§ **Problem description**: Search each line below for the word "constraint" and list those that contain it.

§ **Entries provided**:
## src/rtl/conv_sync_pkg.sv

```systemverilog
package conv_sync_pkg;

    typedef enum logic [1:0] {
        SY_IDLE     = 2'd0,
        SY_PIN_HOLD = 2'd1,
        SY_CMD_HOLD = 2'd2,
        SY_RELEASE  = 2'd3
    } sync_state_e;

    typedef struct packed {
        sync_state_e state;
        logic        clr;
    } sync_regs_t;

endpackage

```

## src/rtl/sync_pin_edge.sv

```systemverilog
module sync_pin_edge #(
    parameter logic IDLE_LEVEL = 1'b1
) (
    input  logic clk,
    input  logic rst_n,
    input  logic pin,
    output logic fall,
    output logic level_high
);

    logic prev_d, prev_q;

    always_comb begin
        prev_d = pin;
    end

    always_ff @(posedge clk or negedge rst_n) begin
        if (!rst_n) prev_q <= IDLE_LEVEL;
        else        prev_q <= prev_d;
    end

    assign fall       = prev_q & ~pin;
    assign level_high = pin;

endmodule

```

## src/rtl/sync_seq_fsm.sv

```systemverilog
module sync_seq_fsm
    import conv_sync_pkg::*;
(
    input  logic        clk,
    input  logic        rst_n,
    input  logic        pin_fall,
    input  logic        pin_high,
    input  logic        cmd_last,
    input  logic        sclk_edge,
    output sync_state_e state,
    output logic        clr
);

    sync_regs_t r_d, r_q;

    always_comb begin
        r_d     = r_q;
        r_d.clr = 1'b0;
        unique case (r_q.state)
            SY_IDLE: begin
                if (pin_fall) begin
                    r_d.state = SY_PIN_HOLD;
                    r_d.clr   = 1'b1;
                end else if (cmd_last) begin
                    r_d.state = SY_CMD_HOLD;
                    r_d.clr   = 1'b1;
                end
            end
            SY_PIN_HOLD: begin
                if (pin_high) r_d.state = SY_RELEASE;
            end
            SY_CMD_HOLD: begin
                if (pin_fall) begin
                    r_d.state = SY_PIN_HOLD;
                    r_d.clr   = 1'b1;
                end else if (cmd_last) begin
                    r_d.state = SY_CMD_HOLD;
                    r_d.clr   = 1'b1;
                end else if (sclk_edge) begin
                    r_d.state = SY_RELEASE;
                end
            end
            SY_RELEASE: begin
                if (pin_fall) begin
                    r_d.state = SY_PIN_HOLD;
                    r_d.clr   = 1'b1;
                end else if (cmd_last) begin
                    r_d.state = SY_CMD_HOLD;
                    r_d.clr   = 1'b1;
                end else begin
                    r_d.state = SY_IDLE;
                end
            end
            default: r_d.state = SY_IDLE;
        endcase
    end

    always_ff @(posedge clk or negedge rst_n) begin
        if (!rst_n) begin
            r_q.state <= SY_IDLE;
            r_q.clr   <= 1'b0;
        end else begin
            r_q <= r_d;
        end
    end

    assign state = r_q.state;
    assign clr   = r_q.clr;

    AST_PIN_STAYS_HELD: assert property (@(posedge clk) disable iff (!rst_n)
        (r_q.state == SY_PIN_HOLD && !pin_high) |=> (r_q.state == SY_PIN_HOLD));

    AST_CMD_SCLK_RELEASE: assert property (@(posedge clk) disable iff (!rst_n)
        (r_q.state == SY_CMD_HOLD && sclk_edge && !pin_fall && !cmd_last)
        |=> (r_q.state == SY_RELEASE));

    AST_PIN_BEATS_CMD: assert property (@(posedge clk) disable iff (!rst_n)
        (r_q.state == SY_CMD_HOLD && pin_fall) |=> (r_q.state == SY_PIN_HOLD && clr));

endmodule

```

## src/rtl/sync_out_map.sv

```systemverilog
module sync_out_map
    import conv_sync_pkg::*;
(
    input  sync_state_e state,
    input  logic        clr_in,
    output logic        filt_clr,
    output logic        mod_rst,
    output logic        sync_done
);

    always_comb begin
        filt_clr  = clr_in;
        mod_rst   = (state != SY_IDLE);
        sync_done = (state == SY_RELEASE);
    end

endmodule

```

## src/rtl/conv_sync_ctrl.sv

```systemverilog
module conv_sync_ctrl
    import conv_sync_pkg::*;
#(
    parameter logic PIN_IDLE_LEVEL = 1'b1
) (
    input  logic clk,
    input  logic rst_n,
    input  logic sync_pin,
    input  logic cmd_last,
    input  logic sclk_edge,
    output logic filt_clr,
    output logic mod_rst,
    output logic sync_done
);

    logic        pin_fall;
    logic        pin_high;
    sync_state_e st;
    logic        clr_q;

    sync_pin_edge #(.IDLE_LEVEL(PIN_IDLE_LEVEL)) u_edge (
        .clk        (clk),
        .rst_n      (rst_n),
        .pin        (sync_pin),
        .fall       (pin_fall),
        .level_high (pin_high)
    );

    sync_seq_fsm u_fsm (
        .clk       (clk),
        .rst_n     (rst_n),
        .pin_fall  (pin_fall),
        .pin_high  (pin_high),
        .cmd_last  (cmd_last),
        .sclk_edge (sclk_edge),
        .state     (st),
        .clr       (clr_q)
    );

    sync_out_map u_out (
        .state     (st),
        .clr_in    (clr_q),
        .filt_clr  (filt_clr),
        .mod_rst   (mod_rst),
        .sync_done (sync_done)
    );

    AST_FALL_CLEARS: assert property (@(posedge clk) disable iff (!rst_n)
        $fell(sync_pin) |=> (filt_clr && mod_rst));

    AST_CLR_ONE_CYCLE: assert property (@(posedge clk) disable iff (!rst_n)
        (filt_clr && !$fell(sync_pin) && !cmd_last) |=> !filt_clr);

    AST_DONE_SINGLE: assert property (@(posedge clk) disable iff (!rst_n)
        sync_done |=> !sync_done);

    AST_DONE_HOLDS_RST: assert property (@(posedge clk) disable iff (!rst_n)
        sync_done |-> mod_rst);

endmodule

```

## config.mk

```make
export PLATFORM = sky130hd
export DESIGN_NAME = conv_sync_ctrl
export DESIGN_NICKNAME = d
export VERILOG_FILES = /design/src/rtl/conv_sync_pkg.sv /design/src/rtl/sync_pin_edge.sv /design/src/rtl/sync_seq_fsm.sv /design/src/rtl/sync_out_map.sv /design/src/rtl/conv_sync_ctrl.sv
export SDC_FILE = /design/constraint.sdc
export NUM_CORES = 1
export LEC_CHECK = 0
export ABC_CLOCK_PERIOD_IN_PS = 1030
export CORE_AREA = 4 4 41 43
export CTS_BUF_LIST = sky130_fd_sc_hd__clkbuf_16
export CTS_CLUSTER_DIAMETER = 150
export DETAILED_ROUTE_END_ITERATION = 8
export DIE_AREA = 0 0 45 47
export GPL_TIMING_DRIVEN = 0
export PLACE_DENSITY_LB_ADDON = 0.15
export SLEW_MARGIN = 20
export SYNTH_ARGS = -nofsm -noshare
export SYNTH_HDL_FRONTEND = slang
export SYNTH_SLANG_ARGS = --single-unit
```

## constraint.sdc

```tcl
create_clock -name clk -period 1.03 [get_ports clk]
set_input_delay 0.1545 -clock clk [delete_from_list [all_inputs] [get_ports clk]]
set_output_delay 0.1545 -clock clk [all_outputs]
set_load 0.01 [all_outputs]
```

## Yosys cells after proc, flatten, opt, wreduce, memory -nomap -nowiden

Cells that the tools add are included.

| cells by class | value |
|---|---|
| bitwise gates (word level) | 2 |
| equality and inequality tests | 6 |
| magnitude comparators | 0 |
| muxes and demuxes | 11 |
| shift-type cells | 0 |
| add/sub/neg operators | 0 |
| divide/modulo/power cells | 0 |
| $mul | 0 |
| reduce and logical (&&, ||, !) cells | 3 |

Operators by type and width:

| operator | number |
|---|---|
| $mux W3 | 4 |
| $mux W2 | 4 |
| $pmux W2 S4 | 1 |
| $eq A2 B2 Y1 const B | 2 |
| $ne A4 B4 Y1 const B | 1 |
| $ne A3 B3 Y1 const B | 1 |
| $pmux W1 S3 | 1 |
| $reduce_and A3 Y1 | 1 |
| $eq A2 B1 Y1 const B | 1 |
| $logic_not A2 Y1 | 1 |
| $ne A2 B2 Y1 const B | 1 |
| $reduce_bool A2 Y1 | 1 |
| $and A1 B1 Y1 | 1 |
| $mux W1 | 1 |
| $not A1 Y1 | 1 |

| word-level totals | value |
|---|---|
| input bits | 5 |
| bits in latches | 0 |
| bits in registers | 4 |
| word-level logic and storage cells | 25 |
| memories kept | 0 |
| memory bits (writable) | 0 |
| ROM bits | 0 |

## Logic depth before layout (Yosys ltp)

Gate-level depths: netlist (run 1).

| logic depth | value |
|---|---|
| depth in word-level cells | 4 |
| mapped depth | 2 |
| mapped depth without buffers | 2 |

## Modules after synthesis

From an unflattened synthesis (run 1), not the netlist that was laid out.

| second synthesis, totals | value |
|---|---|
| cells, all modules | 18 |
| area total of the unflattened synthesis | 203.9 µm² |

By module, submodules not included:

| module | seq. area each (µm²) | cells each | instances | area an instance (µm²) |
|---|---|---|---|---|
| sync_seq_fsm | 75.1 | 12 | 1 | 135.1 |
| sync_pin_edge | 26.3 | 3 | 1 | 47.5 |
| sync_out_map | 0.0 | 3 | 1 | 21.3 |

## Least setup slack after synthesis (run 1)

Ideal clock, no wire load.

| timing path | value |
|---|---|
| path kind | reg2reg |
| start | reg, netlist name u_fsm.state[1] |
| end | reg, netlist name u_fsm.state[1] |
| path buffers | 0 |
| slack | 0.010 ns |
| required time | 0.907 ns |
| stages on the path, launching flop included | 3 |
| clock period less this slack | 1.020 ns |
| library setup time | 0.123 ns |
| arrival | 0.897 ns |
| cell sequence | dfrtp_1 -> mux2_1 -> o221a_1 |

| between the ends | value |
|---|---|
| word-level cells in the longest chain between the ends | 3 |

Ends and longest elaborated chain:

| what | RTL line | RTL |
|---|---|---|
| $eq A2 B2 Y1 (tied with other cells) | sync_seq_fsm.sv:19 | `unique case (r_q.state)` |
| $ne A4 B4 Y1 (no line) (tied with other cells) | n/a |  |
| $reduce_and A3 Y1 (no line) | n/a |  |

Parallel ways exist; a longest one is shown, timed or not.
A chain may end at the register's enable or synchronous reset.

## Worst setup path after layout (run 1)

| timing path | value |
|---|---|
| start | reg, netlist name u_fsm.state[0] |
| end | out mod_rst |

| between the ends | value |
|---|---|
| word-level cells in the longest chain between the ends | 1 |

Ends and longest elaborated chain:

| what | RTL line | RTL |
|---|---|---|
| $reduce_bool A2 Y1 | sync_out_map.sv:13 | `mod_rst = (state != SY_IDLE);` |
| to (decl) | conv_sync_ctrl.sv:12 | `output logic mod_rst,` |

Every way passes these cells.

==> impl_metrics.env, run 1 <==
export IMPL_worstPathCellList="or2_1 -> buf_2"
export IMPL_drt_iter0_markers=0
export IMPL_report_final_hold_viol_count=0
export IMPL_cp_slowest_cell="dfrtp_1"
export IMPL_startpoint="u_fsm.state[0]"
export IMPL_min_period_over_period_pct=112
export IMPL_areaGrowthSynthToFinish_pct=109
export IMPL_cpPeakStageDelay_ns=0.38
export IMPL_cts_sinks=4
export IMPL_synth_avg_cell_area_um2=12.3
export IMPL_status="finished with violations"
export IMPL_grt_pass1_vias=191
export IMPL_crit_family="flip-flops"
export IMPL_cts_buffer_depth=2
export IMPL_clk_pin_slew_ns=0.03
export IMPL_ir_drop_mv=1.03
export IMPL_die_h_um=47
export IMPL_drive_gt1_share_pct=43.3
export IMPL_hold_worst_slack_ns=0.133
export IMPL_cts_root_buf="clkbuf_16"
export IMPL_setup_violations=3
export IMPL_cts_made_buffers=3
export IMPL_synthDistinctLibCells=12
export IMPL_worstHoldPathType="input pin to async pin"
export IMPL_dp_hpwl_um=320
export IMPL_synthCells=15
export IMPL_fp_row_count=13
export IMPL_maxCapViolCount=0
export IMPL_dpl_cell_area_um2=273
export IMPL_fin_area_um2=384
export IMPL_maxSlewViolCount=0
export IMPL_critPathRequiredTime_ns=0.88
export IMPL_final_common_cell="clkdlybuf4s50_1"
export IMPL_cp_start_kind="flop"
export IMPL_remaining_drc_errors=0
export IMPL_slew_limit_headroom_pct=87.6
export IMPL_highest_layer="met4"
export IMPL_core_mm2=0.00130
export IMPL_via_count=173
export IMPL_syn_area_um2=184
export IMPL_nets=36
export IMPL_worstReg2RegStart="u_fsm.state[1]"
export IMPL_htreeDepth=1
export IMPL_synth_seq_area_share_pct=55.1
export IMPL_dieWidth_um=45
export IMPL_crit_path_end_kind="output pin"
export IMPL_grt_setup_unrepaired="true"
export IMPL_syn_nets=20
export IMPL_power_leakage_nw=0.179
export IMPL_reg2reg_depth=3
export IMPL_viasPerCell=3.84
export IMPL_insertion_delay_ns=0.23
export IMPL_worstMarginPinSlew_ns=0.186
export IMPL_antenna_found_initial=0
export IMPL_fillers=150
export IMPL_ys_seq_elements=4
export IMPL_p_per_area_mw_per_mm2=2740
export IMPL_cts_tree="done"
export IMPL_first_pass_iters=1
export IMPL_r2r_slack_ns=-0.10
export IMPL_yosysWarnings=0
export IMPL_path_class="flop to output pin"
export IMPL_met3_length_um=26
export IMPL_grt_first_pass_wirelength_um=786
export IMPL_io_buffers=7
export IMPL_grt_overflow=0
export IMPL_dr_wl_met2_um=278
export IMPL_design_portCount=8
export IMPL_drt_antenna_violating_nets=0
export IMPL_ctsHoldBuffers=0
export IMPL_path_max_fanout=4
export IMPL_start_util_pct=14.1
export IMPL_wirelength_um=511
export IMPL_final_cell_mix="4 x clkdlybuf4s50_1, 3 x inv_1, 3 x clkbuf_16, 3 x buf_4, 3 x dfrtp_1"
export IMPL_clock_skew_final_ns=0.000198
export IMPL_grtUsageTotal_pct=6.67
export IMPL_path_buf_inv=1
export IMPL_wl_per_cell_um=11.4
export IMPL_fin_ws_ns=-0.123
export IMPL_wl_met1_um=161
export IMPL_clock_fmax_mhz=867
export IMPL_tns_ns=-0.294
export IMPL_insertedDiodeCount=0
export IMPL_grt_max_degree=6
export IMPL_violations="negative setup slack"
export IMPL_worst_ep_arrival_time_ns=1.00
export IMPL_r2r_end="u_fsm.state[1]"
export IMPL_dpl_worst_slack_ns=-0.257
export IMPL_gp_congestion=0.686
export IMPL_period_minus_slack_ns=1.15
export IMPL_die_area_mm2=0.00212
how the worst max path moves through the flow:
| stage | endpoint | depth (start not counted) |
|---|---|---|
| after floorplan | u_fsm.state[1] | 2 |
| after global placement | mod_rst | 2 |
| after detailed placement | mod_rst | 2 |
| after global routing | mod_rst | 2 |
| final | mod_rst | 2 |
| after CTS | mod_rst | 2 |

§ **Your response**:
export SDC_FILE = /design/constraint.sdc
## constraint.sdc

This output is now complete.